1633. A Match at Midnight A Pleasant Comœdie: As it hath been Acted by the Children of the Revells. Written by W. R. Aug. Mathewes for William Sheares.

Fleay, 203 and ii. 95, treats the play, without discussion, as written by Middleton and Rowley for the Queen’s Revels c. 1607. Bullen, Middleton, i. lxxxix, and Stork, 17, concur as to the date, the former regarding it as Middleton’s revised c. 1622 by Rowley, the latter as practically all Rowley’s. These views are evidently influenced by the mention of the Children of the Revels on the title-page. Wiggin, 7, noting allusions to the battle of Prague in 1620 and Reynard the Fox (1621), thinks it alternatively possible that Rowley wrote it under Middletonian influence for one of the later Revels companies c. 1622. There was no doubt a company of Children of the Revels in 1622–3 (Murray, i. 198), but the name on a t.p. of 1633 would naturally refer to the still later company of 1629–37 (Murray, i. 279).

The Birth of Merlin (?)

1662. The Birth of Merlin: Or, The Childe hath found his Father. As it hath been several times Acted with great Applause. Written by William Shakespear, and William Rowley. Tho. Johnson for Francis Kirkman and Henry Marsh.
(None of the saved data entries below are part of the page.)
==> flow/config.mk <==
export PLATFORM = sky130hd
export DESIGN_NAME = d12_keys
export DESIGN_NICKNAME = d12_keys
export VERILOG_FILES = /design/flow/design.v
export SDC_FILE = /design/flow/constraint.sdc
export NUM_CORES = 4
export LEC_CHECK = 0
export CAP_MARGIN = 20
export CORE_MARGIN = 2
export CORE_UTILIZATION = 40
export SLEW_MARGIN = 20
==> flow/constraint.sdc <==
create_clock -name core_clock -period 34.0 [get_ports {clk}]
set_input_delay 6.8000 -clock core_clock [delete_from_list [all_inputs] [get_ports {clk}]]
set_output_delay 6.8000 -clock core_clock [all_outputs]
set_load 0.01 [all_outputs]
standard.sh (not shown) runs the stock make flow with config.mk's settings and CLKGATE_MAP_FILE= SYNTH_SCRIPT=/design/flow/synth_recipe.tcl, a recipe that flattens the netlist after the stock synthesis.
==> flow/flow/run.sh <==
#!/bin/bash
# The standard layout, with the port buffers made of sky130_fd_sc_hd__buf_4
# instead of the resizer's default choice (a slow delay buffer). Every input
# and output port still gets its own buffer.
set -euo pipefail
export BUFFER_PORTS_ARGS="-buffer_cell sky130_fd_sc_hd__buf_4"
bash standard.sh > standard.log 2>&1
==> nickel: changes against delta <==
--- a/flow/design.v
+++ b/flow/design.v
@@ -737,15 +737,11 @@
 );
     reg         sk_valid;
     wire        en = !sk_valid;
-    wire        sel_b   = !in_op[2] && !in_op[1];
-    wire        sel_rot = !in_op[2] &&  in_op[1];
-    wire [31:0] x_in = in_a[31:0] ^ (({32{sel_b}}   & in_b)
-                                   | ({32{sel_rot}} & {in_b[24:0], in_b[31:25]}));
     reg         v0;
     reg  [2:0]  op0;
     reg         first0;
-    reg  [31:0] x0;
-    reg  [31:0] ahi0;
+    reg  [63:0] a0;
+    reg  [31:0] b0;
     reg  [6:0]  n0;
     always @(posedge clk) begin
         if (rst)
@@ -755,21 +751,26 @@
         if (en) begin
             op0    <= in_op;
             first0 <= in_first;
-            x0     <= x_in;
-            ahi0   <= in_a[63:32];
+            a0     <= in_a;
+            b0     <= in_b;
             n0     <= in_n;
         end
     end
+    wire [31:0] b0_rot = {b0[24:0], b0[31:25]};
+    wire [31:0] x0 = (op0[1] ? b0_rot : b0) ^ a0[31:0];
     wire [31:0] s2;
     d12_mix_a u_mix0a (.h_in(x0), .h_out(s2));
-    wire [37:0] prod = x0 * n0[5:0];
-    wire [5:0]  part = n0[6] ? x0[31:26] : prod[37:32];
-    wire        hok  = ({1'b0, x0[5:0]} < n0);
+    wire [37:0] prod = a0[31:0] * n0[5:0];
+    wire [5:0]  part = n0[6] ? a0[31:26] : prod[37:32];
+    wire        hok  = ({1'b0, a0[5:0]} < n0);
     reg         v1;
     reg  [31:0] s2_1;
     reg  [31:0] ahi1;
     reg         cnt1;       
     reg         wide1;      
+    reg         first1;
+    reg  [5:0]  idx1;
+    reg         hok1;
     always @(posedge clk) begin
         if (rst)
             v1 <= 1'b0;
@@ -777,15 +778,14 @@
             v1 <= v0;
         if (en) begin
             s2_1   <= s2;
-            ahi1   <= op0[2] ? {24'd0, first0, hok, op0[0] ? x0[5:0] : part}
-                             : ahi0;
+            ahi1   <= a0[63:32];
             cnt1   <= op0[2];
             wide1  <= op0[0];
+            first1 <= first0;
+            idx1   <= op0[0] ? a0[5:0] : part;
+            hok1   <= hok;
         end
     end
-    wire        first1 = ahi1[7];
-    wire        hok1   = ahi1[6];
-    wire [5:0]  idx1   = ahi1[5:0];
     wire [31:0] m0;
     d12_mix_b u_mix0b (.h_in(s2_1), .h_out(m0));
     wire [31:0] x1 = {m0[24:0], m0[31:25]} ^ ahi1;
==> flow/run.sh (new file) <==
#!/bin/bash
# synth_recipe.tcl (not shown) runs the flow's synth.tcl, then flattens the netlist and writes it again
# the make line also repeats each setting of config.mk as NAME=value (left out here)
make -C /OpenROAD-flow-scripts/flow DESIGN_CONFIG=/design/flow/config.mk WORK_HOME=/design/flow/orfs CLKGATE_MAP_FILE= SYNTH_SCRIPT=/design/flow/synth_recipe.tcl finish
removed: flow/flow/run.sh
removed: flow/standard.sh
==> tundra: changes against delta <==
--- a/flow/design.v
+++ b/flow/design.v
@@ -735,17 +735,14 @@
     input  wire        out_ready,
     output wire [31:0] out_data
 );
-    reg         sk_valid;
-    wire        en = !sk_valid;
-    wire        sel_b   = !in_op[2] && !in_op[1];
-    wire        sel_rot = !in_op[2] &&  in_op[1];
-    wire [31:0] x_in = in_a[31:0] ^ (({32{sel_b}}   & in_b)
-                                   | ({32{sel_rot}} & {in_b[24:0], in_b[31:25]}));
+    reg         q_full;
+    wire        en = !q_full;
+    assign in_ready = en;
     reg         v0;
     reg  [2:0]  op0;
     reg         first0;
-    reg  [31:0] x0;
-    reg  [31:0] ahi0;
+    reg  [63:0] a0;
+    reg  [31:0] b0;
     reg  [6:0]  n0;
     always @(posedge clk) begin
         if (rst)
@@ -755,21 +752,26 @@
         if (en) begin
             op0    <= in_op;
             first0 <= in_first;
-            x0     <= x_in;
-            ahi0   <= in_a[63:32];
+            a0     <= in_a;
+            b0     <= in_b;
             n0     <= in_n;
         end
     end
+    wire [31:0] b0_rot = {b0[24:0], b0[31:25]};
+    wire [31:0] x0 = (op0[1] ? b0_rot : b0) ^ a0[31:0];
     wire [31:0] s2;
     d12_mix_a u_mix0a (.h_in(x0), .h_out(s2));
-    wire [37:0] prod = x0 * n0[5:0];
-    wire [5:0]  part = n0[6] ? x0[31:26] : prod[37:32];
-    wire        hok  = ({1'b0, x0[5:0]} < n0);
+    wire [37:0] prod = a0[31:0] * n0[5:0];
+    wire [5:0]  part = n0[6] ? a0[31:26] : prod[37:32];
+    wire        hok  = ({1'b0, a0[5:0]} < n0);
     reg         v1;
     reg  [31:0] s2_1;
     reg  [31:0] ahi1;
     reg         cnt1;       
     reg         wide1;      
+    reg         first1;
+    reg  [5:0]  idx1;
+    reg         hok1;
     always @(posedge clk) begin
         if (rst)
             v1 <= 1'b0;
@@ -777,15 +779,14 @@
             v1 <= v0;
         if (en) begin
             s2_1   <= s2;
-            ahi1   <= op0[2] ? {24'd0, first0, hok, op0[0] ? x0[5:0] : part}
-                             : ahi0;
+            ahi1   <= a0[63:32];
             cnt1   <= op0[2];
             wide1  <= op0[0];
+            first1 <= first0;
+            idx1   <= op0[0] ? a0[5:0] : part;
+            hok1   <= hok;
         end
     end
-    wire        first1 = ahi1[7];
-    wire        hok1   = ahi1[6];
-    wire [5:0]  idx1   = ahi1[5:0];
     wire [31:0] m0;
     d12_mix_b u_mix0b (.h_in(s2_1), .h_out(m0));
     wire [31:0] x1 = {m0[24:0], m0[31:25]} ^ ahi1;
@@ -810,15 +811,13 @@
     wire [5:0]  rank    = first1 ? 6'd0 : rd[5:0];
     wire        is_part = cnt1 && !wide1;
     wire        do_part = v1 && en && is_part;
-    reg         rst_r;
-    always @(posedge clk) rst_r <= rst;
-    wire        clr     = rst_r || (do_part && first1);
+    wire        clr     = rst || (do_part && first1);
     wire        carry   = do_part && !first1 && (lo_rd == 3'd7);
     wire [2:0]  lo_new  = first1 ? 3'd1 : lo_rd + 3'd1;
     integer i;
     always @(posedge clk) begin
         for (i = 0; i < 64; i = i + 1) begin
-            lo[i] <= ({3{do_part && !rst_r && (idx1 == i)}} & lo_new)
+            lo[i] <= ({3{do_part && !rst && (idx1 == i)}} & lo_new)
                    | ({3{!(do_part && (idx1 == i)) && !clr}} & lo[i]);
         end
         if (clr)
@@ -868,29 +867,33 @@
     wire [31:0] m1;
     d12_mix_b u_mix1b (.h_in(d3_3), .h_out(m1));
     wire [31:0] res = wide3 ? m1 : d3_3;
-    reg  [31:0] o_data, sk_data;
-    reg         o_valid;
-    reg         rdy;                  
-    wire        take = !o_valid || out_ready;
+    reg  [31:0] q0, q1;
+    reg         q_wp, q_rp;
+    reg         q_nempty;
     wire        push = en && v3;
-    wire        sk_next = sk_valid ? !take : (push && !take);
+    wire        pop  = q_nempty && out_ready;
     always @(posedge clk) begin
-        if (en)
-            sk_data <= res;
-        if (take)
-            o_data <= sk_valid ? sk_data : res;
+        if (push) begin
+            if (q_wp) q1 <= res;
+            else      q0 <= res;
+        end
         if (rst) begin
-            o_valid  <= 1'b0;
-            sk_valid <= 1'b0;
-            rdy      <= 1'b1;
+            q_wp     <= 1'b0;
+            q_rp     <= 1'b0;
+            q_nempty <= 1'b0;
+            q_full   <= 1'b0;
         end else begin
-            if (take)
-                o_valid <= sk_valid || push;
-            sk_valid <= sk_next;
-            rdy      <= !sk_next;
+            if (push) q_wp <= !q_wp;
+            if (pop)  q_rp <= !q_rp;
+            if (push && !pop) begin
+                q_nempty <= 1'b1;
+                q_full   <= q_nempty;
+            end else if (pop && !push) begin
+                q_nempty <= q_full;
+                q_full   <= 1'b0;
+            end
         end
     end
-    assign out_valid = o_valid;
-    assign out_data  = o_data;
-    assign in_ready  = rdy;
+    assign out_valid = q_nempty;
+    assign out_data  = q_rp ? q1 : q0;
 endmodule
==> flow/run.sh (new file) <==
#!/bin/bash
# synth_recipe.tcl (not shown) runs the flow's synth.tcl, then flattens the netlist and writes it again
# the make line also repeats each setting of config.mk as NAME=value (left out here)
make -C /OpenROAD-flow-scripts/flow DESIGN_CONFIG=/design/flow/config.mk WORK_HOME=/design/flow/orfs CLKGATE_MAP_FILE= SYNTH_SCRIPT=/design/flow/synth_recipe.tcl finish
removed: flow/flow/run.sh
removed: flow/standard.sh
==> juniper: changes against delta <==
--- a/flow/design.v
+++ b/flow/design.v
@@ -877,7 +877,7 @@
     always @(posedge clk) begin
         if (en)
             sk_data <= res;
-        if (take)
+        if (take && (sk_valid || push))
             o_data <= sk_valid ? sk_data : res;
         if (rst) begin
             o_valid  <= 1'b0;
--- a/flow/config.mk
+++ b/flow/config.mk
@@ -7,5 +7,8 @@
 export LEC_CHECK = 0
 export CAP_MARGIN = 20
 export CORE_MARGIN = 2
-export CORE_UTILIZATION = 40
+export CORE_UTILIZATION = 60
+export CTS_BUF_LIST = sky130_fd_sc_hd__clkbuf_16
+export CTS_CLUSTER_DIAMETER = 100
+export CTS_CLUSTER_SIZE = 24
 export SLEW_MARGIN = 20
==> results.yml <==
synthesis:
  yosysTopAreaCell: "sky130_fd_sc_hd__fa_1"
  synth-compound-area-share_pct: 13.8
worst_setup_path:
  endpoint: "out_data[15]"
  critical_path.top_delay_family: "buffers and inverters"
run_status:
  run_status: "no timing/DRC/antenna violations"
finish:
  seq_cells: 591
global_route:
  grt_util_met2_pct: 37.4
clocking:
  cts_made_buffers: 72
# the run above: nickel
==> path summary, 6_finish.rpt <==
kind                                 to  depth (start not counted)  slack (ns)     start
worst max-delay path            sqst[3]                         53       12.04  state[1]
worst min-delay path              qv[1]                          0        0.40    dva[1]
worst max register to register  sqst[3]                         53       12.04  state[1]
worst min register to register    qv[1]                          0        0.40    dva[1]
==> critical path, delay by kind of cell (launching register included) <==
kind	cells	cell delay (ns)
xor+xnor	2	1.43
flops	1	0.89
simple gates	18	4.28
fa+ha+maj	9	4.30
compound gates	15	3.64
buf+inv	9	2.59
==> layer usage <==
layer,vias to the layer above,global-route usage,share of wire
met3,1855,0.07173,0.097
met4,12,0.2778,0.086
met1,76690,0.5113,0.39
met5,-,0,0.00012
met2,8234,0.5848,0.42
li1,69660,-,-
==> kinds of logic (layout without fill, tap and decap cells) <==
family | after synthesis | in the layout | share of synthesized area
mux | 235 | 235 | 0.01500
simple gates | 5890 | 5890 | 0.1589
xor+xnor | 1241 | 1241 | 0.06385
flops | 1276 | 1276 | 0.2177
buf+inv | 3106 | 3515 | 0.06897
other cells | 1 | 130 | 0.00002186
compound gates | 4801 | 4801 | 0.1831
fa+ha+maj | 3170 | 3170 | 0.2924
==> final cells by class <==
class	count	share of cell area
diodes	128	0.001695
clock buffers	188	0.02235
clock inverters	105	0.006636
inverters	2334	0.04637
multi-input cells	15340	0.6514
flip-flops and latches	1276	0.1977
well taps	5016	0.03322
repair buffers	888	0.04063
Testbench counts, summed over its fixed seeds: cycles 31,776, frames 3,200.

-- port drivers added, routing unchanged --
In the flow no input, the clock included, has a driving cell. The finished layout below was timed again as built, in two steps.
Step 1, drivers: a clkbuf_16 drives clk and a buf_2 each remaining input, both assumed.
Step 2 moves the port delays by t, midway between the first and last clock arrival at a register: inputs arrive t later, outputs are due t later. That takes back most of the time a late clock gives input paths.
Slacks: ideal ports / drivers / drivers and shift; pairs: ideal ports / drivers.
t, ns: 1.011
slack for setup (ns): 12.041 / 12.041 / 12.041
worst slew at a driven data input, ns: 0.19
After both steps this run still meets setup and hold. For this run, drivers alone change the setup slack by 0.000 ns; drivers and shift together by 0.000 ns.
From an optimization exercise on the open Yosys and OpenROAD flow, aimed at small area, a short achievable clock period and few clock cycles per item; shortcuts taken in it are not production practice.
The RTL was checked by simulation tests, not by an equivalence proof against the original design.

Setup of JK:
## sha2_core
module sha2_core (
    input  wire         clk,
    input  wire         rst,       
    input  wire         open,      
    input  wire [1:0]   alg,       
    input  wire         wvalid,    
    input  wire [63:0]  wdata,
    input  wire         wlast,     
    input  wire [3:0]   wcnt,      
    output wire         ready,
    output reg          done,      
    output wire [511:0] digest
);
    function automatic [31:0] rotr32(input [31:0] x, input integer n);
        rotr32 = (x >> n) | (x << (32 - n));
    endfunction
    function automatic [63:0] rotr64(input [63:0] x, input integer n);
        rotr64 = (x >> n) | (x << (64 - n));
    endfunction
    function automatic [63:0] bsig0(input w64, input [63:0] x);
        reg [63:0] f64;
        reg [31:0] f32;
        begin
            f64 = rotr64(x, 28) ^ rotr64(x, 34) ^ rotr64(x, 39);
            f32 = rotr32(x[31:0], 2) ^ rotr32(x[31:0], 13) ^ rotr32(x[31:0], 22);
            bsig0 = {f64[63:32], w64 ? f64[31:0] : f32};
        end
    endfunction
    function automatic [63:0] bsig1(input w64, input [63:0] x);
        reg [63:0] f64;
        reg [31:0] f32;
        begin
            f64 = rotr64(x, 14) ^ rotr64(x, 18) ^ rotr64(x, 41);
            f32 = rotr32(x[31:0], 6) ^ rotr32(x[31:0], 11) ^ rotr32(x[31:0], 25);
            bsig1 = {f64[63:32], w64 ? f64[31:0] : f32};
  ...
make LEC_CHECK=0 CAP_MARGIN=20 CORE_MARGIN=2 CORE_UTILIZATION=40 SETUP_SLACK_MARGIN=5 SLEW_MARGIN=20 SYNTH_MEMORY_MAX_BITS=16384 TNS_END_PERCENT=100 finish   # period 12.0 ns
run.sh (not shown) runs the stock make flow with config.mk's settings and CLKGATE_MAP_FILE= SYNTH_SCRIPT=/design/flow/synth_recipe.tcl, a recipe that flattens the netlist after the stock synthesis.
Testbench counts of JK, summed over its fixed seeds: cycles 33,163, bytes 33,059.
Context: an optimization exercise on an open-source flow, tuned for small area and few clock cycles per item. The choices shown serve that exercise and are no tape-out recipe. No functional check of the RTL was part of this run.

File: flow/config.mk
export PLATFORM = sky130hd
export DESIGN_NAME = rs_c3_enc
export DESIGN_NICKNAME = rs_c3_enc
export VERILOG_FILES = /design/flow/design.v
export SDC_FILE = /design/flow/constraint.sdc
export NUM_CORES = 4
export LEC_CHECK = 0
export CAP_MARGIN = 20
export CORE_MARGIN = 2
export CORE_UTILIZATION = 40
export PLACE_DENSITY = 0.6
export SLEW_MARGIN = 20
File: flow/constraint.sdc
create_clock -name core_clock -period 4.0 [get_ports {clk}]
set_input_delay 0.8000 -clock core_clock [delete_from_list [all_inputs] [get_ports {clk}]]
set_output_delay 0.8000 -clock core_clock [all_outputs]
set_load 0.01 [all_outputs]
Editions by T. E. Jacob (1889), J. S. Farmer (1910, T. F. T.), and with Sh. Apocrypha.—Dissertations: F. A. Howe, The Authorship of the B. of M. (1906, M. P. iv. 193); W. Wells, The B. of M. (1921, M. L. R. xvi. 129).
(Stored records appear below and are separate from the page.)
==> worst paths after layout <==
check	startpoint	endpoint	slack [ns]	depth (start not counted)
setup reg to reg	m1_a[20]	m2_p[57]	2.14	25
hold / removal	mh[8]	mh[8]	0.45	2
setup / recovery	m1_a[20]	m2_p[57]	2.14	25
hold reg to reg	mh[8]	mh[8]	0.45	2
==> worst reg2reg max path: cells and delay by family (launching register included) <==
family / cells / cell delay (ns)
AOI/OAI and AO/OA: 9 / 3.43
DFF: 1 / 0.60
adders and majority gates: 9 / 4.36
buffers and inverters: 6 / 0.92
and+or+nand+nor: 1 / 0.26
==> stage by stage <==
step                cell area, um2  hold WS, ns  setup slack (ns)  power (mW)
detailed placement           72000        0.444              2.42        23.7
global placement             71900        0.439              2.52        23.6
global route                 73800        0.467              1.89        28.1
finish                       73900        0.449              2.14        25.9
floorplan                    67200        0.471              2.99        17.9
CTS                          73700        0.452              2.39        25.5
Kirkman’s attribution to Shakespeare and Rowley was first made in his play-list of 1661 (Greg, Masques, liii). It is generally accepted for Rowley, but not for Shakespeare. But Fleay, Shakespeare, 289, on a hint of P. A. Daniel, gave Rowley a collaborator in Middleton, and later (ii. 105) treated the play as a revision by Rowley of the Uther Pendragon produced by the Admiral’s on 29 April 1597. This view seems to rest in part upon the analogous character of The Mayor of Quinborough. Howe thinks that Rowley worked up a sketch by Middleton later than 1621, and attempts a division of the play on this hypothesis. But Stork, Rowley, 58, thinks that Rowley revised Uther Pendragon or some other old play about 1608. F. W. Moorman (C. H. v. 249) suggests Dekker, and Wells Beaumont and Fletcher.

Doubtful Plays

The ascription to Rowley on the t.p. of The Thracian Wonder is not generally accepted. His hand has been sought in The Captain, The Coxcomb, and Wit at Several Weapons (cf. s.v. Beaumont) and in Troublesome Reign of King John (cf. ch. xxiv) and Pericles.

MATTHEW ROYDON (> 1580–1622 <).

The reference to his ‘comike inuentions’ in Nashe’s Menaphon epistle of 1589 (App. C, No. xlii) suggests that he wrote plays.